Evidence that our food environment can affect meal size is often taken to indicate a failure of ‘conscious control’. By contrast, our research suggests that ‘expected satiation’ (fullness that a food is expected to confer) predicts self-selected meal size. However, the role of meal planning as a determinant of actual meal size remains unresolved, as does the extent to which meal planning is commonplace outside the laboratory. Here, we quantified meal planning and its relation to meal size in a large-cohort study. Participants (N= 764; 25.6 yrs, 78% female) completed a questionnaire containing items relating to their last meal. The majority (91%) of meals were consumed in their entirety. Furthermore, in 92% of these cases the participants decided to consume the whole meal, even before it began. A second major objective was to explore the prospect that meal plans are revised based on within-meal experience (e.g., development of satiation).

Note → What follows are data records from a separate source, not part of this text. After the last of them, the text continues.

===== src/rtl/booth_mult_pkg.sv =====
// Shared types for the radix-4 Booth multiplier.
// Assumes nothing beyond being compiled before its users.
package booth_mult_pkg;

    // Action chosen by one three-bit recoding window
    typedef enum logic [2:0] {
        ACT_NONE = 3'd0,
        ACT_ADD1 = 3'd1,
        ACT_ADD2 = 3'd2,
        ACT_SUB1 = 3'd3,
        ACT_SUB2 = 3'd4
    } booth_act_e;

endpackage


===== src/rtl/booth_recode.sv =====
// Radix-4 Booth recoder: maps the window {q1, q0, prev} to an add action.
// Assumes the window is presented with the highest multiplier bit first.
module booth_recode
    import booth_mult_pkg::*;
(
    input  logic [2:0] win,
    output booth_act_e act
);

    // Decode the eight windows into five actions
    always_comb begin
        unique case (win)
            3'b001, 3'b010: act = ACT_ADD1;
            3'b011:         act = ACT_ADD2;
            3'b100:         act = ACT_SUB2;
            3'b101, 3'b110: act = ACT_SUB1;
            default:        act = ACT_NONE;
        endcase
    end

endmodule


===== src/rtl/booth_addend.sv =====
// Builds the signed addend (0, +-M, +-2M) widened to ACC_W bits.
// Assumes ACC_W = WIDTH + 2, which holds 2x the most negative multiplicand.
module booth_addend
    import booth_mult_pkg::*;
#(
    parameter int WIDTH = 16,
    parameter int ACC_W = WIDTH + 2
) (
    input  logic [WIDTH-1:0] mcand,
    input  booth_act_e       act,
    output logic [ACC_W-1:0] addend
);

    logic [ACC_W-1:0] m_ext;
    logic [ACC_W-1:0] m_dbl;

    // Sign-extend the multiplicand and form its double
    always_comb begin
        m_ext = {{(ACC_W-WIDTH){mcand[WIDTH-1]}}, mcand};
        m_dbl = {m_ext[ACC_W-2:0], 1'b0};
    end

    // Select the magnitude and apply negation for subtract actions
    always_comb begin
        unique case (act)
            ACT_ADD1: addend = m_ext;
            ACT_ADD2: addend = m_dbl;
            ACT_SUB1: addend = -m_ext;
            ACT_SUB2: addend = -m_dbl;
            default:  addend = '0;
        endcase
    end

endmodule


===== src/rtl/booth_seq_ctrl.sv =====
// Step sequencer: accepts start while idle, runs STEPS steps, pulses done.
// Assumes STEPS >= 1; start during busy is discarded.
module booth_seq_ctrl #(
    parameter int STEPS = 8,
    parameter int CNT_W = $clog2(STEPS) + 1
) (
    input  logic clk,
    input  logic rst_n,
    input  logic start,
    output logic load,
    output logic step,
    output logic busy,
    output logic done
);

    logic [CNT_W-1:0] cnt;
    logic             last;

    // Decode load, step and final-step strobes
    always_comb begin
        load = start && !busy;
        step = busy;
        last = busy && (cnt == CNT_W'(STEPS - 1));
    end

    // Track busy, step count and the done pulse
    always_ff @(posedge clk) begin
        if (!rst_n) begin
            busy <= 1'b0;
            done <= 1'b0;
            cnt  <= '0;
        end else begin
            done <= last;
            if (load) begin
                busy <= 1'b1;
                cnt  <= '0;
            end else if (step) begin
                cnt <= cnt + 1'b1;
                if (last) begin
                    busy <= 1'b0;
                end
            end
        end
    end

endmodule


===== src/rtl/booth_mult_seq.sv =====
// Sequential radix-4 Booth multiplier, WIDTH/2 steps per product.
// Assumes WIDTH is even; product is valid while done is high and is held
// until the next accepted start.
module booth_mult_seq
    import booth_mult_pkg::*;
#(
    parameter int WIDTH = 16
) (
    input  logic               clk,
    input  logic               rst_n,
    input  logic               start,
    input  logic [WIDTH-1:0]   mcand,
    input  logic [WIDTH-1:0]   mplier,
    output logic               busy,
    output logic               done,
    output logic [2*WIDTH-1:0] product
);

    localparam int ACC_W = WIDTH + 2;
    localparam int STEPS = WIDTH / 2;

    logic [ACC_W-1:0] acc;
    logic [WIDTH-1:0] q_reg;
    logic             q_prev;
    logic [WIDTH-1:0] m_reg;
    logic             load;
    logic             step;
    booth_act_e       act;
    logic [ACC_W-1:0] addend;
    logic [ACC_W-1:0] sum;

    booth_seq_ctrl #(.STEPS(STEPS)) u_ctrl (
        .clk   (clk),
        .rst_n (rst_n),
        .start (start),
        .load  (load),
        .step  (step),
        .busy  (busy),
        .done  (done)
    );

    booth_recode u_recode (
        .win (({q_reg[1:0], q_prev})),
        .act (act)
    );

    booth_addend #(.WIDTH(WIDTH), .ACC_W(ACC_W)) u_addend (
        .mcand  (m_reg),
        .act    (act),
        .addend (addend)
    );

    // Partial sum before the two-place shift
    always_comb begin
        sum = acc + addend;
    end

    // Capture the multiplicand on an accepted start
    always_ff @(posedge clk) begin
        if (!rst_n) begin
            m_reg <= '0;
        end else if (load) begin
            m_reg <= mcand;
        end
    end

    // Load or arithmetic-shift the {acc, q_reg, q_prev} chain by two
    always_ff @(posedge clk) begin
        if (!rst_n) begin
            acc    <= '0;
            q_reg  <= '0;
            q_prev <= 1'b0;
        end else if (load) begin
            acc    <= '0;
            q_reg  <= mplier;
            q_prev <= 1'b0;
        end else if (step) begin
            acc    <= {{2{sum[ACC_W-1]}}, sum[ACC_W-1:2]};
            q_reg  <= {sum[1:0], q_reg[WIDTH-1:2]};
            q_prev <= q_reg[1];
        end
    end

    // Product is the low accumulator bits above the multiplier register
    always_comb begin
        product = {acc[WIDTH-1:0], q_reg};
    end

endmodule


===== config.mk =====
export PLATFORM = sky130hd
export DESIGN_NAME = booth_mult_seq
export DESIGN_NICKNAME = d
export VERILOG_FILES = /design/src/rtl/booth_mult_pkg.sv /design/src/rtl/booth_recode.sv /design/src/rtl/booth_addend.sv /design/src/rtl/booth_seq_ctrl.sv /design/src/rtl/booth_mult_seq.sv
export SDC_FILE = /design/constraint.sdc
export NUM_CORES = 1
export LEC_CHECK = 0
export CORE_MARGIN = 1.5
export CORE_UTILIZATION = 55
export CTS_CLUSTER_DIAMETER = 100
export CTS_CLUSTER_SIZE = 12
export DETAILED_ROUTE_END_ITERATION = 7
export PLACE_DENSITY = 0.88
export SLEW_MARGIN = 20
export SYNTH_ARGS = -nofsm -noshare
export SYNTH_HDL_FRONTEND = slang
export SYNTH_SLANG_ARGS = --single-unit
export TNS_END_PERCENT = 100

===== constraint.sdc =====
create_clock -name clk -period 6.7 [get_ports clk]
set_input_delay 1.005 -clock clk [delete_from_list [all_inputs] [get_ports clk]]
set_output_delay 1.005 -clock clk [all_outputs]
set_load 0.05 [all_outputs]

After elaboration in Yosys (flattened, before gate mapping). Index checks and enable logic that the tools add are counted.

Flip-flop bits (word level): 55. Input bits: 35. Logic and storage cells: 37.

$add $sub $neg: 4. Equality and inequality tests: 11. Multiplexer cells: 7. Bitwise gates (word level): 1. Reduce and logical (&&, ||, !) cells: 7.

Operator list (count): $pmux 18 s4 (1); $neg 18->18 (2); $mux 16 (2); $add 18x18->18 (1); $eq 3x2->1 const B (4); $eq 3x3->1 const B (4); $pmux 3 s4 (1); $eq 3x1->1 const B (2); $reduce_or 2->1 (3); $add 4x1->4 const B (1); $eq 4x3->1 const B (1); $mux 1 (3); $logic_and 1x1->1 (2); $reduce_bool 2->1 (1); $logic_not 1->1 (1); $not 1->1 (1).

Logic depth before layout (Yosys ltp).
Depth after elaboration: 8. Gate-level depth with buffers: 18. Gate-level depth less buffers: 16.

Modules after synthesis. Synthesis repeated with hierarchy kept, for this count alone.

Cell total of the unflattened synthesis: 486. Area total of the unflattened synthesis: 4006.3 um2.

By module, submodules not included: booth_mult_seq (instances 1, cells each 319, area an instance 2825.2 um2, seq. area each 980.9 um2); booth_addend (instances 1, cells each 136, area an instance 862.1 um2, seq. area each 0.0 um2); booth_seq_ctrl (instances 1, cells each 27, area an instance 285.3 um2, seq. area each 120.1 um2); booth_recode (instances 1, cells each 4, area an instance 33.8 um2, seq. area each 0.0 um2).

Least setup slack after synthesis. OpenSTA, ideal clock, no wires.

Path kind: register -> register. Start point: register m_reg[0]. End point: register acc[15] (netlist name). Setup time: 0.115 ns. Arrival time: 3.760 ns. Data required time: 6.585 ns. Path slack: 2.825 ns. Stages on the path, launching flop included: 18. Path buffers: 2. Cells stage by stage: dfxtp_1 > inv_1 > ha_1 > clkdlybuf4s50_2 > nand3_1 > nor4_1 > xor2_1 > nor2_1 > mux4_2 > ha_1 > clkbuf_1 > a21o_1 > a21o_1 > a21oi_1 > o21a_1 > a211o_1 > and3_1 > o21a_1.

Cells in the longest elaborated chain, start to end: 3. Elaborated cells on any way between the ends: 4. Classes of those cells: 3 x add/sub; 1 x mux.

Ends and longest elaborated chain: from (decl) (line booth_mult_seq.sv:25) `logic [WIDTH-1:0] m_reg;`; from (signal assigned) (line booth_mult_seq.sv:63) `m_reg <= mcand;`; $neg 18->18, on equally long branches (line booth_addend.sv:28, booth_addend.sv:29); $pmux 18 s4 * (line booth_addend.sv:25) `unique case (act)`; $add 18x18->18 * (line booth_mult_seq.sv:55) `sum = acc + addend;`.

Every way passes the cells marked *; elsewhere a longest branch is shown, timed or not. A chain may end at the register's enable or synchronous reset.

Final worst setup path.
Start point: register q_reg[0]. End point: register acc[15] (netlist name).

Cells in the longest elaborated chain, start to end: 6. Elaborated cells on any way between the ends: 15. Classes of those cells: 1 x add/sub; 10 x eq/ne; 2 x mux; 2 x reduce/logical.

Ends and longest elaborated chain: from (decl) (line booth_mult_seq.sv:23) `logic [WIDTH-1:0] q_reg;`; from (signal assigned) (line booth_mult_seq.sv:75) `q_reg <= mplier;`; from (signal assigned) (line booth_mult_seq.sv:79) `q_reg <= {sum[1:0], q_reg[WIDTH-1:2]};`; $eq 3x3->1 (tied with other cells) (line booth_recode.sv:12) `unique case (win)`; $reduce_or 2->1 (line booth_recode.sv:12); $pmux 3 s4 * (line booth_recode.sv:12); $eq 3x3->1 (tied with other cells) (line booth_addend.sv:25); $pmux 18 s4 * (line booth_addend.sv:25); $add 18x18->18 * (line booth_mult_seq.sv:55).

Marked as above.

==> metrics.yaml <==
globalplace.congestion: 0.891
avgSynthCellArea_sq_um: 8.02
synth_xor_area_frac: 0.0642
setup_viol: 0
die_w_um: 89.3
tritoncts: "yes"
slew_viol_final: 0
grt_max_degree: 47
required_ns: 6.93
grt.total_usage: 0.261
finalNonFillerCells: 653
start_kind: "register"
ys_seq_elements: 55
cts.sinks: 55
synthSimpleGateAreaFrac: 0.219
antenna_left: 0
wl_per_cell_um: 15.3
p_leak_uw: 0.00208
worstPathCellList: "inv_1, nor2_1, nand2_1, nand2_1, a22oi_1, o21ai_0, ha_1, a21oi_1, o21bai_1, o21a_1, o21ai_0, nand4_1, and3_1, o21a_1"
vias_per_cell: 6.02
status: "finished, final reports clean"
setup_tns_ns: 0
synthArstFlopShare: 0
synthesis.nets: 565
cts_made_buffers: 5
rsz0062_at_grt: "no"
yosys_warnings: 0
maxCapViolCount: 0
skew_ns: 0.0105
cts_buffer_depth: 2
fmax_ghz: 0.244
dp.cells: 645
overflow: 0
dpl.hpwl_mm: 7.34
hp-class: "reg2reg"
synth_edf_count: 0
finish.utilization: 0.669
path_class: "reg2reg"
area_growth_pct: 18.0
fillers: 632
cts_root_buf: "clkbuf_8"
crit_path_top_delay_cell: "dfxtp_1"
period_share: 0.612
cts_setup_buffers: 0
final_net_count: 608
start_util: 0.567
cp.arrival_ns: 4.33
hold_viol: 0
ff2ff_setup_slack_ns: 2.60
portBuffers: 68
core_area_sq_um: 7210
firstDrtPassIters: 4
end_kind: "register"
grt_pass1_vias: 3569
routed-via-count: 3934
synthAdderAreaFrac: 0.0630
drt_iter0_markers: 270
powerDensity_nw_per_um2: 184
ir_worst_vdd_mv: 0.116
chipHeight_um: 89.3
synth.distinct_cells: 64
synth_top_family_by_area: "compound AO/OA/AOI/OAI gates"
crit_fanout: 25
grt_first_pass_wirelength_mm: 16.5
synth_cells: 510
htreeDepth: 2
cts_hold_buf: 0
row_count: 31
antenna_found_initial: 0
post_cts_resized: 0
synth_top_flop_cell: "dfxtp_1"
clock_latency_ns: 0.33
dpl-instance-area_sq_um: 4720
yosys-mux-area-fraction: 0.0801
worst_pin_slew_ns: 1.08
maxSlewHeadroom: 0.277
drive_above_1_share: 0.0505
antenna_cells: 0
final_cell_area_sq_um: 4830
io_pins: 69
slowest_delay_ns: 0.90
cts.clk_slew.worst_paths_ns: 0.11
finalCriticalPeriod_ns: 4.10
synth-seq-area-share: 0.269
synth_area_sq_um: 4090
die-area_sq_um: 7970
wl_mm: 9.99
synth_compound_area_frac: 0.252
drcViolationCount: 0
## where the power goes
group	switching [uW]	internal [uW]
Sequential	31.5	347
Clock	119	87.4
Combinational	177	128
## synthesized netlist by cell type, types with 8 or more instances
master / instances / area [sq um]
o21ai_0: 24 / 120
dfxtp_1: 55 / 1100
o21a_1: 8 / 60.1
a21boi_0: 19 / 143
nor3_1: 8 / 40.0
nand2_1: 80 / 300
mux2i_1: 26 / 260
a21oi_1: 22 / 110
a21o_1: 9 / 67.6
xnor2_1: 18 / 158
nand3_1: 8 / 40.0
nor2_1: 54 / 203
ha_1: 19 / 238
xor2_1: 12 / 105
o211a_1: 16 / 160
clkbuf_1: 22 / 82.6
## layer usage
layer	GRT usage	part of all wire	wire length, um
met1	0.335	0.43	4260
met2	0.460	0.50	5000
met3	0.0416	0.060	602
met4	0.0573	0.013	134
met5	0	0	0
## final timing paths
check / start / endpoint / cells after the start
worst min-delay path: q_reg[14] / q_reg[12] / 1
worst min register to register: q_reg[14] / q_reg[12] / 1
worst max register to register: q_reg[0] / acc[15] / 14
worst max-delay path: q_reg[0] / acc[15] / 14
## layout by cell type (no fill, tap or decap), types with 3 or more instances in the layout
master           instances
nand2_1                 80
clkdlybuf4s50_1         68
dfxtp_1                 55
nor2_1                  54
mux2i_1                 26
o21ai_0                 24
a21oi_1                 22
a21boi_0                19
ha_1                    19
xnor2_1                 18
o211a_1                 16
xor2_1                  12
a21o_1                   9
nand3_1                  8
nor3_1                   8
o21a_1                   8
a22oi_1                  7
nand4_1                  7
inv_1                    6
clkbuf_8                 6
a221oi_1                 5
nor2b_1                  4
nand4b_1                 4
o21bai_1                 4
and2_1                   4
o211ai_1                 4
nand2b_1                 3
a221o_1                  3
or3_1                    3
a31oi_1                  3
a31o_2                   3
a311o_1                  3
## worst max-delay path, delay by kind of cell (launching register included)
| family | cells | cell delay (ns) |
|---|---|---|
| compound gates | 7 | 1.21 |
| simple gates | 5 | 1.09 |
| flops | 1 | 0.90 |
| buf+inv | 1 | 0.42 |
| fa+ha+maj | 1 | 0.35 |
## through the flow
stage                     setup WS, ns  total power, uW  hold slack, ns
after CTS                         2.67              890           0.513
final                             2.60              889           0.511
after detailed placement          2.57              687           0.492
after global placement            2.60              678           0.488
after floorplan                   2.83              604           0.466
after global routing              2.24              931           0.544
## kinds of logic (layout without fill, tap and decap cells)
logic type      after synthesis  in the layout
simple gates                192            192
compound gates              142            142
flops                        55             55
buf+inv                      41             85
xor+xnor                     30             30
mux                          30             30
fa+ha+maj                    20             20
## final cells by class
class | count | area [sq um] | area share
multi-input cells | 414 | 2780 | 0.576
flip-flops and latches | 55 | 1100 | 0.228
repair buffers | 70 | 696 | 0.144
well taps | 99 | 124 | 0.0257
clock buffers | 6 | 82.6 | 0.0171
inverters | 7 | 26.3 | 0.00544
clock inverters | 2 | 20.0 | 0.00415
(Power assumes the default switching activity.)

Only 8% of participants reported ‘unexpected’ satiation that caused them to consume less than anticipated. Moreover, at the end of the meal 57% indicated that they were not fully satiated, and 29% continued eating beyond comfortable satiation (often to avoid wasting food). This pattern was neither moderated by BMI nor dieting status, and was observed across meal types. Together, these data indicate that meals are often planned and that planning corresponds closely with amount consumed. By contrast, we find limited evidence for within-meal modification of these plans, suggesting that ‘pre-meal cognition’ is an important determinant of meal size in humans.